INFORMATION GIVEN >>

$ cat src/rtl/sdt_bank.sv
module sdt_bank #(
  parameter int ROW_W = 12
) (
  input  logic             clk,
  input  logic             rst_n,
  input  logic             open_i,
  input  logic             close_i,
  input  logic [ROW_W-1:0] row_i,
  output logic             active_o,
  output logic [ROW_W-1:0] row_o
);

  logic             active_q, active_d;
  logic [ROW_W-1:0] row_q;

  // Opening has priority: an auto-precharge closing and a reopen may share an edge.
  always_comb begin
    active_d = active_q;
    if (open_i)       active_d = 1'b1;
    else if (close_i) active_d = 1'b0;
  end

  always_ff @(posedge clk or negedge rst_n) begin
    if (!rst_n) begin
      active_q <= 1'b0;
      row_q    <= '0;
    end else begin
      active_q <= active_d;
      if (open_i) row_q <= row_i;
    end
  end

  assign active_o = active_q;
  assign row_o    = row_q;


  open_only_on_act_chk: assert property (@(posedge clk) disable iff (!rst_n)
    $rose(active_q) |-> $past(open_i));


  row_hold_chk: assert property (@(posedge clk) disable iff (!rst_n)
    (active_q && $past(active_q) && !$past(open_i)) |-> $stable(row_q));

endmodule

$ cat src/rtl/sdt_burst.sv
module sdt_burst
  import sdt_pkg::*;
#(
  parameter int NB   = 4,
  parameter int BA_W = 2
) (
  input  logic            clk,
  input  logic            rst_n,
  input  logic            start_i,
  input  logic            start_wr_i,
  input  logic            start_ap_i,
  input  logic [BA_W-1:0] start_ba_i,
  input  logic            stop_i,
  input  logic [1:0]      cfg_bl,
  input  logic            cfg_cl3,
  output logic [NB-1:0]   ap_close_o,
  output logic            rd_valid_o,
  output logic            wr_strobe_o
);

  localparam int CNT_W   = 3;
  localparam int LAT_MAX = 3;

  logic               busy_q, busy_d;
  logic [CNT_W-1:0]   cnt_q, cnt_d;
  logic               wr_q, wr_d, ap_q, ap_d;
  logic [BA_W-1:0]    ba_q, ba_d;
  logic [LAT_MAX-1:0] pipe_q;
  logic               wrs_q;
  logic [3:0]         beats;
  logic               cont, beat_rd, beat_wr, finishing;

  assign beats = bl_beats(cfg_bl);

  always_comb begin
    cont      = busy_q && (cnt_q != '0) && !stop_i && !start_i;
    beat_rd   = (start_i && !start_wr_i) || (cont && !wr_q);
    beat_wr   = (start_i &&  start_wr_i) || (cont &&  wr_q);
    finishing = busy_q && (cnt_q == '0);
    for (int b = 0; b < NB; b++)
      ap_close_o[b] = finishing && ap_q && (ba_q == BA_W'(b));
  end

  always_comb begin
    busy_d = busy_q;
    cnt_d  = cnt_q;
    wr_d   = wr_q;
    ap_d   = ap_q;
    ba_d   = ba_q;
    if (start_i) begin
      busy_d = 1'b1;
      cnt_d  = CNT_W'(beats - 4'd1);
      wr_d   = start_wr_i;
      ap_d   = start_ap_i;
      ba_d   = start_ba_i;
    end else if (stop_i) begin
      busy_d = 1'b0;
      cnt_d  = '0;
    end else if (busy_q) begin
      if (cnt_q == '0) busy_d = 1'b0;
      else             cnt_d  = cnt_q - 1'b1;
    end
  end

  always_ff @(posedge clk or negedge rst_n) begin
    if (!rst_n) begin
      busy_q <= 1'b0;
      cnt_q  <= '0;
      wr_q   <= 1'b0;
      ap_q   <= 1'b0;
      ba_q   <= '0;
      pipe_q <= '0;
      wrs_q  <= 1'b0;
    end else begin
      busy_q <= busy_d;
      cnt_q  <= cnt_d;
      wr_q   <= wr_d;
      ap_q   <= ap_d;
      ba_q   <= ba_d;
      pipe_q <= {pipe_q[LAT_MAX-2:0], beat_rd};
      wrs_q  <= beat_wr;
    end
  end

  assign rd_valid_o  = cfg_cl3 ? pipe_q[2] : pipe_q[1];
  assign wr_strobe_o = wrs_q;


  cnt_range_chk: assert property (@(posedge clk) disable iff (!rst_n)
    busy_q |-> ({1'b0, cnt_q} < beats));


  pre_cut_chk: assert property (@(posedge clk) disable iff (!rst_n)
    $past(stop_i) |-> !wr_strobe_o);

endmodule

$ cat src/rtl/sdram_bank_monitor.sv
module sdram_bank_monitor
  import sdt_pkg::*;
#(
  parameter int NUM_BANKS = 4,
  parameter int ROW_W     = 12,
  parameter int AP_BIT    = 10,
  localparam int BA_W     = $clog2(NUM_BANKS),
  localparam int REF_W    = BA_W + ROW_W
) (
  input  logic                       clk,
  input  logic                       rst_n,
  input  logic                       cs_n,
  input  logic                       ras_n,
  input  logic                       cas_n,
  input  logic                       we_n,
  input  logic                       cke,
  input  logic [BA_W-1:0]            ba,
  input  logic [ROW_W-1:0]           addr,
  input  logic                       cfg_cl3,
  input  logic [1:0]                 cfg_bl,
  output logic [NUM_BANKS-1:0]       bank_active,
  output logic [NUM_BANKS*ROW_W-1:0] open_row,
  output logic                       rd_valid,
  output logic                       wr_strobe,
  output logic                       illegal_cmd,
  output logic [REF_W-1:0]           ref_row
);

  op_e                  op;
  logic [NUM_BANKS-1:0] active, ap_close, eff_active, open_v, pre_hit, close_v;
  logic [ROW_W-1:0]     row_w [NUM_BANKS];
  logic                 err_d, rw_ok, ref_ok;
  logic                 err_q;
  logic [REF_W-1:0]     ref_q;

  sdt_decode u_decode (
    .cs_n  (cs_n),
    .ras_n (ras_n),
    .cas_n (cas_n),
    .we_n  (we_n),
    .cke   (cke),
    .op    (op)
  );

  // A bank whose auto-precharge lands on this edge already counts as idle.
  assign eff_active = active & ~ap_close;

  always_comb begin
    err_d   = 1'b0;
    rw_ok   = 1'b0;
    ref_ok  = 1'b0;
    open_v  = '0;
    pre_hit = '0;
    case (op)
      OP_ACT: begin
        if (eff_active[ba]) err_d      = 1'b1;
        else                open_v[ba] = 1'b1;
      end
      OP_READ, OP_WRITE: begin
        if (!eff_active[ba]) err_d = 1'b1;
        else                 rw_ok = 1'b1;
      end
      OP_PRE: begin
        if (addr[AP_BIT]) pre_hit     = '1;
        else              pre_hit[ba] = 1'b1;
      end
      OP_REF: begin
        if (|eff_active) err_d  = 1'b1;
        else             ref_ok = 1'b1;
      end
      default: ;
    endcase
    close_v = ap_close | pre_hit;
  end

  sdt_burst #(.NB(NUM_BANKS), .BA_W(BA_W)) u_burst (
    .clk         (clk),
    .rst_n       (rst_n),
    .start_i     (rw_ok),
    .start_wr_i  (op == OP_WRITE),
    .start_ap_i  (addr[AP_BIT]),
    .start_ba_i  (ba),
    .stop_i      (op == OP_PRE),
    .cfg_bl      (cfg_bl),
    .cfg_cl3     (cfg_cl3),
    .ap_close_o  (ap_close),
    .rd_valid_o  (rd_valid),
    .wr_strobe_o (wr_strobe)
  );

  for (genvar b = 0; b < NUM_BANKS; b++) begin : g_bank
    sdt_bank #(.ROW_W(ROW_W)) u_bank (
      .clk      (clk),
      .rst_n    (rst_n),
      .open_i   (open_v[b]),
      .close_i  (close_v[b]),
      .row_i    (addr),
      .active_o (active[b]),
      .row_o    (row_w[b])
    );
    assign open_row[b*ROW_W +: ROW_W] = active[b] ? row_w[b] : '0;
  end

  always_ff @(posedge clk or negedge rst_n) begin
    if (!rst_n) begin
      err_q <= 1'b0;
      ref_q <= '0;
    end else begin
      err_q <= err_d;
      if (ref_ok) ref_q <= ref_q + REF_W'(1);
    end
  end

  assign bank_active = active;
  assign illegal_cmd = err_q;
  assign ref_row     = ref_q;


  desel_quiet_chk: assert property (@(posedge clk) disable iff (!rst_n)
    illegal_cmd |-> !$past(cs_n));


  ref_hold_on_err_chk: assert property (@(posedge clk) disable iff (!rst_n)
    illegal_cmd |-> $stable(ref_row));


  ref_idle_chk: assert property (@(posedge clk) disable iff (!rst_n)
    (ref_row != $past(ref_row)) |-> (bank_active == '0));

endmodule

BRIEF >> Above are some lines. Repeat exactly, and only, those from the line that has "if (open_i) row_q <= row_i;" through the line that has "module sdt_burst".

OUTPUT >>
      if (open_i) row_q <= row_i;
    end
  end

  assign active_o = active_q;
  assign row_o    = row_q;


  open_only_on_act_chk: assert property (@(posedge clk) disable iff (!rst_n)
    $rose(active_q) |-> $past(open_i));


  row_hold_chk: assert property (@(posedge clk) disable iff (!rst_n)
    (active_q && $past(active_q) && !$past(open_i)) |-> $stable(row_q));

endmodule

$ cat src/rtl/sdt_burst.sv
module sdt_burst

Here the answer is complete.